In fact, this meeting went well enough to reassure some of Trump’s critics that he could grow in the role and become more presidential in temperament and action – an assessment quickly internalized by the unique taste of Trump for the emphasis and political conflict once his administration began, especially when it happened to his predecessor.
Only about four months later, Trump accused Obama – without evidence – of tapping his “phone lines” in Trump Tower before the 2016 election. On social media, he blasted the former president for his involvement in “McCarthyism” and called it “Nixon/Watergate”. A bad guy (or a sick person)! »
Obama aides now say that while the 2016 Trump-Obama meeting went well publicly, the new president’s team ignored most of the transition process and did not have the same respect for the White House and federal institutions that they or the team of Republican President George W. Bush. had.
One recalled that the only question asked at the time by Trump’s counterparts was not about workload or upcoming responsibilities, but about the best way to find an apartment in Washington.
The formal transition process does not require presidents to invite their successors to face-to-face meetings, although that can happen.
“Psychological transference then occurs,” former Vice President Walter Mondale once said.
There is no record of George Washington scheduling a formal meeting with the nation’s second president, John Adams, before leaving New York, then the capital. And Adams, after moving into the White House during his term, never invited his political rival and successor, Thomas Jefferson, before leaving without attending Jefferson’s inauguration in 1801.
Yet in 1841, President Martin Van Buren hosted President-elect William Henry Harrison – who had soundly defeated him on Election Day – for a dinner at the White House. He later even offered to leave the official residence early to make room for his successor after the National Hotel in Washington, where Harrison had stayed, became overcrowded. Harrison instead took a brief pre-inauguration trip to Virginia.
More recently, Republican George W. Bush welcomed Obama to the White House in 2008 after calling the election of the nation’s first black president “a triumph of American history.”

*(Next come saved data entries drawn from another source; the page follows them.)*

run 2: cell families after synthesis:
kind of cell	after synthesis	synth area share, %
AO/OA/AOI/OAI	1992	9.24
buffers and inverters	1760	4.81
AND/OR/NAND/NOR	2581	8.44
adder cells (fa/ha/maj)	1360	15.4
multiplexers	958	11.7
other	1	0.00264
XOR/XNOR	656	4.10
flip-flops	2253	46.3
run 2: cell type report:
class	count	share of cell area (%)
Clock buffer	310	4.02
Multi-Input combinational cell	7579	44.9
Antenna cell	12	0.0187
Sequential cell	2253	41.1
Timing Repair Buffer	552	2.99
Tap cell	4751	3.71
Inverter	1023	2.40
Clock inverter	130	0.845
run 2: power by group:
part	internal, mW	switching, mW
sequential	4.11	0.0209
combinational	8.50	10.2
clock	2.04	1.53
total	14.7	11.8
This design comes from an exercise in tuning for small area, a short achievable clock period and few clock cycles on the open sky130 flow, not from production work. Only simulation tests tie the RTL to the original design; equivalence was not proved. The clock port is modelled as an ideal driver, which makes a skipped or thinned clock tree look cheaper than it is; a real chip needs a root buffer or a tree. Power and IR drop assume default switching activity.

==> flow/design.v <==
module tslcf_deframer (
    input  wire       clk,
    input  wire       rst,
    input  wire       in_valid,
    output wire       in_ready,
    input  wire [1:0] in_kind,
    input  wire [7:0] in_data,
    output reg        b_valid,    
    output reg        e_valid,    
    output reg        a_valid,    
    output reg        fe_first,   
    output reg  [7:0] op_byte
);
    localparam [1:0] K_DATA  = 2'd0,
                     K_EOS   = 2'd1,
                     K_ABORT = 2'd2;
    localparam [1:0] HUNT0 = 2'd0,   
                     HUNT1 = 2'd1,   
                     BODY0 = 2'd2,   
                     BODY1 = 2'd3;   
    reg  [1:0] state;
    reg        pend_end;    
    assign in_ready = !fe_first;
    wire take   = in_valid && !fe_first;
    wire is_esc = (in_data == 8'hFE);
    wire is_stx = (in_data == 8'h02);
    always @(posedge clk) begin
        if (!fe_first)
            op_byte <= in_data;
    end
    always @(posedge clk) begin
        if (rst) begin
            state    <= HUNT0;
            b_valid  <= 1'b0;
            e_valid  <= 1'b0;
            a_valid  <= 1'b0;
            fe_first <= 1'b0;
        end else if (fe_first) begin
            fe_first <= 1'b0;
            b_valid  <= !pend_end;
            e_valid  <= pend_end;
        end else begin
            b_valid <= 1'b0;
            e_valid <= 1'b0;
            a_valid <= 1'b0;
            if (take) begin
                case (in_kind)
                    K_DATA: begin
                        case (state)
                            HUNT0: if (is_esc) state <= HUNT1;
                            HUNT1: begin
                                if (is_stx)
                                    state <= BODY0;
                                else if (!is_esc)
                                    state <= HUNT0;
                            end
                            BODY0: begin
                                if (is_esc)
                                    state <= BODY1;
                                else
                                    b_valid <= 1'b1;
                            end
                            BODY1: begin
                                state <= BODY0;
                                if (is_stx) begin
                                    e_valid <= 1'b1;
                                end else begin
                                    b_valid <= 1'b1;
                                    if (!is_esc) begin
                                        fe_first <= 1'b1;
                                        pend_end <= 1'b0;
                                    end
                                end
                            end
                        endcase
                    end
                    K_EOS: begin
                        state <= HUNT0;
                        if (state == BODY0) begin
                            e_valid <= 1'b1;
                        end else if (state == BODY1) begin
                            b_valid  <= 1'b1;
                            fe_first <= 1'b1;
                            pend_end <= 1'b1;
                        end
                    end
                    K_ABORT: begin
                        state <= HUNT0;
                        if (state[1])
                            a_valid <= 1'b1;
                    end
                    default: ;   
                endcase
            end
        end
    end
endmodule
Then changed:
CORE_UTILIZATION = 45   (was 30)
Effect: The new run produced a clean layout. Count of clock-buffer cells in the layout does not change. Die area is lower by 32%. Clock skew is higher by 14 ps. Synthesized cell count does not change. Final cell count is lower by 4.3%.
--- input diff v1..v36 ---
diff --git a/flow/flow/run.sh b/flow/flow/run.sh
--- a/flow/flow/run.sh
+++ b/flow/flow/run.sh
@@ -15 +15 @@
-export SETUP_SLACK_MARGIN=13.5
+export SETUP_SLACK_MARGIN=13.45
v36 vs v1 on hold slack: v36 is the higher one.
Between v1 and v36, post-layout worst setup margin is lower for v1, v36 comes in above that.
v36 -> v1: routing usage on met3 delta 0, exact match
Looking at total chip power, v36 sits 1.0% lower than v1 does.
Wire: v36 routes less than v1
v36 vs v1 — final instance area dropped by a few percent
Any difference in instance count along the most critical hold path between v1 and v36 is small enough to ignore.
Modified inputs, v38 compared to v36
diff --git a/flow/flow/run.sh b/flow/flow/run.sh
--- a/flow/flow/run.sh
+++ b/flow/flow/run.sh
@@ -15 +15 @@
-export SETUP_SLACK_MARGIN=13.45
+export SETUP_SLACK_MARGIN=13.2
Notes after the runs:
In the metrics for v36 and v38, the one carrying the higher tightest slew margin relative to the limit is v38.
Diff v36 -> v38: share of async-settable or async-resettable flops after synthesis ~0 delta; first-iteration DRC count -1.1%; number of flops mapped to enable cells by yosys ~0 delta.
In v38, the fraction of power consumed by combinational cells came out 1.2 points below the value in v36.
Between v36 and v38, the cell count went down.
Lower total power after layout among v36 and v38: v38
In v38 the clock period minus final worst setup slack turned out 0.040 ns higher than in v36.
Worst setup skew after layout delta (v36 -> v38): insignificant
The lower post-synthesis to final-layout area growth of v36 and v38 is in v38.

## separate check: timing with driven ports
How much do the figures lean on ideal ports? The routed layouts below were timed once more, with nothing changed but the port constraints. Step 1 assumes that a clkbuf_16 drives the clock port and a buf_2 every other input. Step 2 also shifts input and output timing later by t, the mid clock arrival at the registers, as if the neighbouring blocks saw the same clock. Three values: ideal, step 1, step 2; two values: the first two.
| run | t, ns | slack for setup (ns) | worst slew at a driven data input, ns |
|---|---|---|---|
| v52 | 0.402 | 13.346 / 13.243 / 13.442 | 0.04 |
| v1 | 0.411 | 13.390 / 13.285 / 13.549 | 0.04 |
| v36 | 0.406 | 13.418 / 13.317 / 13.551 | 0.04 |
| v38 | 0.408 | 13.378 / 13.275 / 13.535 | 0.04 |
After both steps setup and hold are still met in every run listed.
Background: an optimization exercise with open tools, aiming at small area, a short achievable clock period and few clock cycles per item. Do not read the settings as production practice. In this exercise RTL edits were held to simulation tests only and were not proved equivalent to the original.

$ cat flow/run.sh
#!/bin/bash
# synth_recipe.tcl (not shown) runs the flow's synth.tcl, then flattens the netlist and writes it again
# the make line also repeats each setting of config.mk as NAME=value (left out here)
make -C /OpenROAD-flow-scripts/flow DESIGN_CONFIG=/design/flow/config.mk WORK_HOME=/design/flow/orfs CLKGATE_MAP_FILE= SYNTH_SCRIPT=/design/flow/synth_recipe.tcl finish
$ cat flow/config.mk
export PLATFORM = sky130hd
export DESIGN_NAME = k2mix_mixer
export DESIGN_NICKNAME = k2mix_mixer
export VERILOG_FILES = /design/flow/design.v
export SDC_FILE = /design/flow/constraint.sdc
export NUM_CORES = 4
export LEC_CHECK = 0
export CAP_MARGIN = 20
export CORE_MARGIN = 2
export CORE_UTILIZATION = 40
export PLACE_DENSITY = 0.6
export SLEW_MARGIN = 20
$ cat flow/constraint.sdc
create_clock -name core_clock -period 40.0 [get_ports {clk}]
set_input_delay 8.0000 -clock core_clock [delete_from_list [all_inputs] [get_ports {clk}]]
set_output_delay 8.0000 -clock core_clock [all_outputs]
set_load 0.01 [all_outputs]
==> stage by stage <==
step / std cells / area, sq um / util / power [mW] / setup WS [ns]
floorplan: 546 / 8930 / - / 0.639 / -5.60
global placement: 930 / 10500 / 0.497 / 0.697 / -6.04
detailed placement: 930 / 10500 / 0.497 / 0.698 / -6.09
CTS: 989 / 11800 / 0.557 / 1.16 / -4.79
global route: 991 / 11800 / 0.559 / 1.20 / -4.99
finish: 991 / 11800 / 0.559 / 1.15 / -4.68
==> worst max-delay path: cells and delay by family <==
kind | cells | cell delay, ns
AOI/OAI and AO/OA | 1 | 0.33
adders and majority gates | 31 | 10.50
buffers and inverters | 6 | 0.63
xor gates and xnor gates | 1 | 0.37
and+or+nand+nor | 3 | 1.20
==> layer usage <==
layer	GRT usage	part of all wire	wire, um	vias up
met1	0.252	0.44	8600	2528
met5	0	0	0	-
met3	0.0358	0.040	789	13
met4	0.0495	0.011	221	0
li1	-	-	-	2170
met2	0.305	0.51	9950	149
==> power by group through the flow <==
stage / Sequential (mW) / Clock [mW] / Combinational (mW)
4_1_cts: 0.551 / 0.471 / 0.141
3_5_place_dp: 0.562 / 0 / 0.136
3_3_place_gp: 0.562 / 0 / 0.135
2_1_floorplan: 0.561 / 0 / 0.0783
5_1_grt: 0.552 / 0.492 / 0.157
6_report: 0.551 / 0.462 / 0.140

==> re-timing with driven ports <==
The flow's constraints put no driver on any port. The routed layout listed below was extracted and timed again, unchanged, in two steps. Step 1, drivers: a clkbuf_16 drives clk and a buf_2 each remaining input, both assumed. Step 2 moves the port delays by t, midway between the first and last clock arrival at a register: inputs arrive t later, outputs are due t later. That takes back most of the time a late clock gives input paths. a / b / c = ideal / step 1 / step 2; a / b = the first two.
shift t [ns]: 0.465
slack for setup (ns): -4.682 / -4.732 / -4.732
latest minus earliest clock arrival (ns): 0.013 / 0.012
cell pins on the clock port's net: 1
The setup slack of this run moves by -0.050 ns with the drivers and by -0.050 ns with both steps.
This design comes from an exercise in tuning for small area, a short achievable clock period and few clock cycles on the open sky130 flow, not from production work.
In this exercise RTL edits were held to simulation tests only and were not proved equivalent to the original.

## lane 1
## goertzel_filter
module goertzel_filter (
    input  wire        clk,
    input  wire        rst,
    input  wire        in_valid,
    output wire        in_ready,
    input  wire [1:0]  in_op,
    input  wire [31:0] in_data,
    output reg         out_valid,
    output wire [31:0] out_mag,
    output reg         out_nonfinite
);
    localparam OP_SAMPLE = 2'd0;
    localparam OP_BLKEND = 2'd1;
    localparam OP_COEFF  = 2'd2;
    localparam S_IDLE = 4'd0;
    localparam S_MUL  = 4'd1;    
    localparam S_SUB  = 4'd2;    
    localparam S_ADD  = 4'd3;    
    localparam S_B1   = 4'd4;    
    localparam S_B2   = 4'd5;    
    localparam S_B3   = 4'd6;    
    localparam S_B4   = 4'd7;    
    localparam S_B5   = 4'd8;    
    localparam S_B6   = 4'd9;    
    localparam S_CW   = 4'd10;   
    localparam [36:0] ZERO = {3'b001, 34'b0};
    reg  [3:0]  state;
    reg  [36:0] coeff, q1, q2, p;
    reg  [15:0] xf;           
    reg         sq_busy;      
    reg         sq_ld;        
    wire        fresh  = q1[34] & q2[34];
    wire        b6_go  = (state == S_B6) & ~sq_busy;
    assign in_ready = (state == S_IDLE) | (state == S_ADD) | ((state == S_MUL) & fresh) | b6_go;
    wire        accept = in_valid & in_ready;
    wire        c_nan = (in_data[30:23] == 8'hff) && (in_data[22:0] != 0);
    reg  [3:0]  ns;
    always @* begin
        case (state)
            S_MUL:   ns = fresh ? S_IDLE : (q2[34] ? S_ADD : S_SUB);
            S_SUB:   ns = S_ADD;
            S_ADD:   ns = S_IDLE;
            S_B1:    ns = S_B2;
            S_B2:    ns = S_B3;
  ...
clock: 22.0 ns
lec_check: 0
abc_area: 1
cap_margin: 20
core_margin: 2
core_utilization: 55
slew_margin: 20
setup_slack_margin: 9
standard.sh (not shown) runs the stock make flow with config.mk's settings and CLKGATE_MAP_FILE= SYNTH_SCRIPT=/design/flow/synth_recipe.tcl, a recipe that flattens the netlist after the stock synthesis.
==> flow/flow/run.sh <==
#!/bin/bash
set -e
echo "export SETUP_SLACK_MARGIN = 9" >> config.mk
bash standard.sh > standard.log 2>&1
Testbench counts of lane 1, summed over its fixed seeds: cycles 41,534.
[inputs] lane 2 vs lane 1
==> flow/run.sh (new file) <==
#!/bin/bash
# synth_recipe.tcl (not shown) runs the flow's synth.tcl, then flattens the netlist and writes it again
# the make line also repeats each setting of config.mk as NAME=value (left out here)
make -C /OpenROAD-flow-scripts/flow DESIGN_CONFIG=/design/flow/config.mk WORK_HOME=/design/flow/orfs CLKGATE_MAP_FILE= SYNTH_SCRIPT=/design/flow/synth_recipe.tcl finish
-- flow/config.mk --
<<< lane 1, line 11
export CORE_UTILIZATION = 55
export SLEW_MARGIN = 20
export SETUP_SLACK_MARGIN = 9
>>> lane 2, line 11
export CORE_UTILIZATION = 55
export SLEW_MARGIN = 20
removed: flow/flow/run.sh
removed: flow/standard.sh
## What came out
- Final critical-path share of the clock period: lane 2 vs lane 1 up 2.7 points
- Looking at lane 2 and lane 1, the area used by multi-input combinational logic is a wash.
- NOTE: critical path depth in lane 2 exceeds that of lane 1
- Fraction of final layout cells with drive strength greater than 1 across lane 2 and lane 1: no real change.
- [lane 2] wire length on met3 fell 410 µm relative to lane 1


goertzel_filter, a different RTL version from the one above (not shown whole).
Size: about 310 flip-flops, about 46,000 um^2 of cells after synthesis.
Settings: LEC_CHECK=0, ABC_AREA=1, CAP_MARGIN=20, CORE_MARGIN=2, CORE_UTILIZATION=55, SLEW_MARGIN=20, TNS_END_PERCENT=0, SETUP_SLACK_MARGIN=12; clock period 22.0 ns.
==> flow/flow/run.sh <==
#!/bin/bash
set -e
echo "export SETUP_SLACK_MARGIN = 12" >> config.mk
bash standard.sh > standard.log 2>&1
Testbench counts at the start, summed over its fixed seeds: cycles 41,534.
Change:
==> flow/flow/run.sh (replaced) <==
#!/bin/bash
set -e
echo "export SETUP_SLACK_MARGIN = 13" >> config.mk
bash standard.sh > standard.log 2>&1
--- a/flow/config.mk
+++ b/flow/config.mk
@@ -13,2 +13,2 @@
-export TNS_END_PERCENT = 0
-export SETUP_SLACK_MARGIN = 12
+export TNS_END_PERCENT = 5
+export SETUP_SLACK_MARGIN = 13
Effect: Global-route usage came out higher by 0.84 points. Core utilization came out higher by 0.55 points. Count of clock-buffer cells in the layout came out lower by 5. Worst setup slack improves by 270 ps.
Change:
--- a/flow/config.mk
+++ b/flow/config.mk
@@ -11 +11 @@
-export CORE_UTILIZATION = 55
+export CORE_UTILIZATION = 50
Effect: Via count goes down slightly. Global-route usage is lower by 2.1 points. Flip-flop and latch count does not change. Register-to-register slack gets worse by 260 ps. Die area grows by roughly a tenth. Clock-buffer cell count rises by 4. Wire length goes up by a few percent.
Change:
==> flow/flow/run.sh (replaced) <==
#!/bin/bash
set -e
echo "export SETUP_SLACK_MARGIN = 12" >> config.mk
bash standard.sh > standard.log 2>&1
--- a/flow/config.mk
+++ b/flow/config.mk
@@ -11 +11 @@
-export CORE_UTILIZATION = 50
+export CORE_UTILIZATION = 55
@@ -13,2 +13,2 @@
-export TNS_END_PERCENT = 5
-export SETUP_SLACK_MARGIN = 13
+export TNS_END_PERCENT = 10
+export SETUP_SLACK_MARGIN = 12
Effect: Die area falls by 9.0%; routed wire length falls by 2.4%; clock-buffer cell count rises by 1; setup slack is better by 57 ps; cell area rises by 0.63%; final cell count falls by 1.1%; synthesized area is unchanged.

[what the ideal ports hide]
The results above use ideal ports. As a check the final layouts listed here were re-extracted and re-timed, cells and wires unchanged. Step 1: set_driving_cell puts a clkbuf_16 on clk and a buf_2 on each other input, an assumption about the parent block. Step 2 also shifts input and output timing later by t, the mid clock arrival at the registers, as if the neighbouring blocks saw the same clock. Three values: ideal, step 1, step 2; two values: the first two.
| run | t (ns) | slack for setup (ns) | hold slack, ns | worst slew at a driven data input, ns |
|---|---|---|---|---|
| lane 1 | 0.643 | 9.189 / 9.189 / 9.189 | 0.480 / 0.480 / 0.480 | 0.05 |
| lane 2 | 0.644 | 8.598 / 8.598 / 8.598 | 0.481 / 0.481 / 0.481 | 0.05 |
| the first run of note 2 | 0.645 | 11.758 / 11.758 / 11.758 | 0.472 / 0.472 / 0.472 | 0.05 |
| the second run of note 2 | 0.644 | 12.023 / 12.023 / 12.023 | 0.472 / 0.472 / 0.472 | 0.04 |
| the third run of note 2 | 0.655 | 11.768 / 11.768 / 11.768 | 0.478 / 0.478 / 0.478 | 0.04 |
| the fourth run of note 2 | 0.643 | 11.825 / 11.825 / 11.825 | 0.472 / 0.472 / 0.472 | 0.05 |
After both steps every run listed still meets setup and hold.
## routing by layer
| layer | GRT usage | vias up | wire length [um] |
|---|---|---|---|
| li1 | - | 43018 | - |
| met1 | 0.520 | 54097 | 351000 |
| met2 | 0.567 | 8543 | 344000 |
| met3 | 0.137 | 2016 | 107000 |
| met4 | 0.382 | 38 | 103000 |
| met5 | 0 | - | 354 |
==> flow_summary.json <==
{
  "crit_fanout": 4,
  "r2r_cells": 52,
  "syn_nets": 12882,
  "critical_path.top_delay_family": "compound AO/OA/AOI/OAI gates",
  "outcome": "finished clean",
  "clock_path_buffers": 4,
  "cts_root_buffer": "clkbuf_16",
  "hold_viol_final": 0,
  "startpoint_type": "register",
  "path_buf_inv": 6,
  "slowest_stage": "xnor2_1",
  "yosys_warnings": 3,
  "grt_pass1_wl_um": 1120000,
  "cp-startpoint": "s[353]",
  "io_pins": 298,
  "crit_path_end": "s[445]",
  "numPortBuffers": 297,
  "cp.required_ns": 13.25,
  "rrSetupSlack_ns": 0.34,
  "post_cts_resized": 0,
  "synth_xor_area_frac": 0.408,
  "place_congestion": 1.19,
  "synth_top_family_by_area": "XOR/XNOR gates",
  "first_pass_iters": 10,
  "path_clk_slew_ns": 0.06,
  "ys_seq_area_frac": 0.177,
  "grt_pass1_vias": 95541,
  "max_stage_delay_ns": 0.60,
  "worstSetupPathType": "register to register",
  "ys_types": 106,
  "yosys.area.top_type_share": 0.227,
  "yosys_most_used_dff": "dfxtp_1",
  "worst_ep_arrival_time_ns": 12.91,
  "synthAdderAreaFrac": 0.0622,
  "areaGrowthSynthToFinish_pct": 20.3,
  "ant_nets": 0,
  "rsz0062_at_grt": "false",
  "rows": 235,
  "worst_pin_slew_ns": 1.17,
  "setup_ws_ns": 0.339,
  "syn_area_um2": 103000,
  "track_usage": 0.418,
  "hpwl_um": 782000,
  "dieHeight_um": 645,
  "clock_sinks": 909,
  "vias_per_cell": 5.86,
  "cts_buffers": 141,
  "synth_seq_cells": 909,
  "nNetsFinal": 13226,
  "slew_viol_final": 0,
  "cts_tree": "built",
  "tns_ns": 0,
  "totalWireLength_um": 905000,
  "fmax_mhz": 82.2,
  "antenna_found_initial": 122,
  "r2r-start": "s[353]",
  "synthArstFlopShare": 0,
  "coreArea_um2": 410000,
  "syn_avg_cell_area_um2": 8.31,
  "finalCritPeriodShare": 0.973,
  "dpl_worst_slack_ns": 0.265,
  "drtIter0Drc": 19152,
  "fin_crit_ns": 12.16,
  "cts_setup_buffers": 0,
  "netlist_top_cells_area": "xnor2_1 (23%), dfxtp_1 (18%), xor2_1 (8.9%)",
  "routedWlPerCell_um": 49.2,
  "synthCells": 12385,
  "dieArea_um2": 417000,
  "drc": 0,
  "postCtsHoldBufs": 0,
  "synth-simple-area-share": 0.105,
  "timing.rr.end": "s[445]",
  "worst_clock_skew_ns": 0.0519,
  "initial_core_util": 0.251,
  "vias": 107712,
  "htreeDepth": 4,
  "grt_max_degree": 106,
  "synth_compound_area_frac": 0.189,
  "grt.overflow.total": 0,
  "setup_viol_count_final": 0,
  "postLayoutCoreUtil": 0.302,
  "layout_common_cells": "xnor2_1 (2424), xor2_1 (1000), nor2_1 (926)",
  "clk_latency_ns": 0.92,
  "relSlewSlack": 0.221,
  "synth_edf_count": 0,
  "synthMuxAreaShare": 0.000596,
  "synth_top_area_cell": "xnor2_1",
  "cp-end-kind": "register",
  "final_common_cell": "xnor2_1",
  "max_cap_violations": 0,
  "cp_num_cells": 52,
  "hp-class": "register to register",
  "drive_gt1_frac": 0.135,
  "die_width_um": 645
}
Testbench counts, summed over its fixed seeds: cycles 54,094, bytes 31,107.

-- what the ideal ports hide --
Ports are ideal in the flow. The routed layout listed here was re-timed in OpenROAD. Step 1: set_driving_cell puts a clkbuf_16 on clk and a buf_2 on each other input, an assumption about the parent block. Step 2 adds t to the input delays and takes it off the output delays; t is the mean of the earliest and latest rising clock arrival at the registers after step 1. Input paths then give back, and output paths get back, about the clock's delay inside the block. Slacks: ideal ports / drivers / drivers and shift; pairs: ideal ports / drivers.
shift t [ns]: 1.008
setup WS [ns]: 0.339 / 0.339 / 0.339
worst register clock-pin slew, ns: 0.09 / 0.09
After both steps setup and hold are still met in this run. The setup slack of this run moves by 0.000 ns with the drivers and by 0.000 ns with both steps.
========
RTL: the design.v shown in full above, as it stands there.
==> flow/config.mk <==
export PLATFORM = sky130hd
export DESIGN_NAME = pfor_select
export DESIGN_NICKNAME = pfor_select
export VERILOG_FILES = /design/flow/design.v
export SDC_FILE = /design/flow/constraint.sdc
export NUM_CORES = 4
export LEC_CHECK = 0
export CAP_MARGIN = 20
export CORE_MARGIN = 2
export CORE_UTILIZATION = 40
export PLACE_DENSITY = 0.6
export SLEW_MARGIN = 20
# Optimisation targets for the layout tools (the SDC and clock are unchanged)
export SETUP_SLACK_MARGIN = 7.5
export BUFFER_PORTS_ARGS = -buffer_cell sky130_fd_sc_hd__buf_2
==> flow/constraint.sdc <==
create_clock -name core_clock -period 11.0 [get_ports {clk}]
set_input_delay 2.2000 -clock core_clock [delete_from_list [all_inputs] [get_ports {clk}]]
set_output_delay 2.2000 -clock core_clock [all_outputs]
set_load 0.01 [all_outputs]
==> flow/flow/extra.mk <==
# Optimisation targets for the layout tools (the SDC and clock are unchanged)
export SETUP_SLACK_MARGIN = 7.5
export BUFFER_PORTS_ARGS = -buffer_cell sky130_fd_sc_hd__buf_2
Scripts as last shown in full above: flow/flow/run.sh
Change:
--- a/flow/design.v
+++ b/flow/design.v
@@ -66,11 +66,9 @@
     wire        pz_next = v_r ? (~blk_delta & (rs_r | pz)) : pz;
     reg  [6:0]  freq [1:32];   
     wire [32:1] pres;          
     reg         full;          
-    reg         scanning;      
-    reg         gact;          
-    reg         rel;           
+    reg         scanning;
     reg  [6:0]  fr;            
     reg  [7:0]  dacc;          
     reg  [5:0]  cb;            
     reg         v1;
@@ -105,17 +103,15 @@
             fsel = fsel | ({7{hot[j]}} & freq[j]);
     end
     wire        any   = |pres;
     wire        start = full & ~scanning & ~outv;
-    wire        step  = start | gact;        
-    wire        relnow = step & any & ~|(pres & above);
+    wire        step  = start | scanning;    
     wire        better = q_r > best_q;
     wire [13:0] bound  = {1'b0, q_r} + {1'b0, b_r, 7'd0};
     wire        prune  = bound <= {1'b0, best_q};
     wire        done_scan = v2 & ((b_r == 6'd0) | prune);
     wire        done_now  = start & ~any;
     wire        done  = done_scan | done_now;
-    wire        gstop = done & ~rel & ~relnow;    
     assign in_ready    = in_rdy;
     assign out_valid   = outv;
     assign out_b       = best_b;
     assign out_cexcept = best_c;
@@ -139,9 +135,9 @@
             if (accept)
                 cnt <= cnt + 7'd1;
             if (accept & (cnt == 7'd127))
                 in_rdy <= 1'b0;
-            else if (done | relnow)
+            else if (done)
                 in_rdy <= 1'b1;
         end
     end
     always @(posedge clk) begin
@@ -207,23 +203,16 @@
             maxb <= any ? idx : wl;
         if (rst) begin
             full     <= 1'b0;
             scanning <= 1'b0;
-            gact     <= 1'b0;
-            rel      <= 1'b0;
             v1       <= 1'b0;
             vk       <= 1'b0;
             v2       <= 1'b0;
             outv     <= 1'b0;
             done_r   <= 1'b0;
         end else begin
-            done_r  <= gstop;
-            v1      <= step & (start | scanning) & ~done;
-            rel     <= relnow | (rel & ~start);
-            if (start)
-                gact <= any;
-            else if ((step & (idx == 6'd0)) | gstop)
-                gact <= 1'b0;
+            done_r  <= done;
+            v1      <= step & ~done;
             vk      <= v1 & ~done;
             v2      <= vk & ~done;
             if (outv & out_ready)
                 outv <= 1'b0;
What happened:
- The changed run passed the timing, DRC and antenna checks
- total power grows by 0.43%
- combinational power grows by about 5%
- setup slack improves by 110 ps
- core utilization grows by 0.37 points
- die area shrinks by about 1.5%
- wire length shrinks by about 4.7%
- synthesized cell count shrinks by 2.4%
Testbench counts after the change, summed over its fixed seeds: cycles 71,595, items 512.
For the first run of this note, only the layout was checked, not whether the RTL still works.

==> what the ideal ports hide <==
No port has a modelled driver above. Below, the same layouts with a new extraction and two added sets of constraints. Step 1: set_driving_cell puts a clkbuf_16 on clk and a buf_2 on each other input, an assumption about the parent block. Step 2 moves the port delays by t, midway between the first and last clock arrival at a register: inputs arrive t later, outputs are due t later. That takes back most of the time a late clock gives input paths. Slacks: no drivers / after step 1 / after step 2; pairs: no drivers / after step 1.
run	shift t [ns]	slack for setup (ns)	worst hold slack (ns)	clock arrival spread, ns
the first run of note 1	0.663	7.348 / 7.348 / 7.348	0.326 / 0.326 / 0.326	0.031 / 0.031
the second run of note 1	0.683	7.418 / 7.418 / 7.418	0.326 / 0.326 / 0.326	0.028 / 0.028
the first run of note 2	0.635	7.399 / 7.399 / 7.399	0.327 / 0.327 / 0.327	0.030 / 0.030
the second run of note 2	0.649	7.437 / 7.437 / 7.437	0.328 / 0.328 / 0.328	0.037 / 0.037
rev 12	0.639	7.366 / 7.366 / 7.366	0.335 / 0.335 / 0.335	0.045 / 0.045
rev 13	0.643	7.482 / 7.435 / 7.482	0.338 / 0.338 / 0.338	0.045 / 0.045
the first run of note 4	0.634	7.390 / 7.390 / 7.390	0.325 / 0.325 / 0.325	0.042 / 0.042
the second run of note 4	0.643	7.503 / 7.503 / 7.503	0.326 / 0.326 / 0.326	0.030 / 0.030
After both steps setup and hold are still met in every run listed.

And eight years before, Bush himself was the newcomer when he met with the incumbent Clinton, who had denied his father a second term. Their conversation took place just eight days after the Supreme Court resolved the disputed 2000 election, and Bush also later visited the vice presidential residence to speak briefly with the man he defeated, Al Gore.
Bush and Gore did not say what they discussed, although Vice President Jim Kennedy’s press secretary described the conversation as intended to “demonstrate that this is a country where we put aside our differences after a long and difficult campaign.
Trump and Harris spoke by phone last week, but no in-person meeting is planned.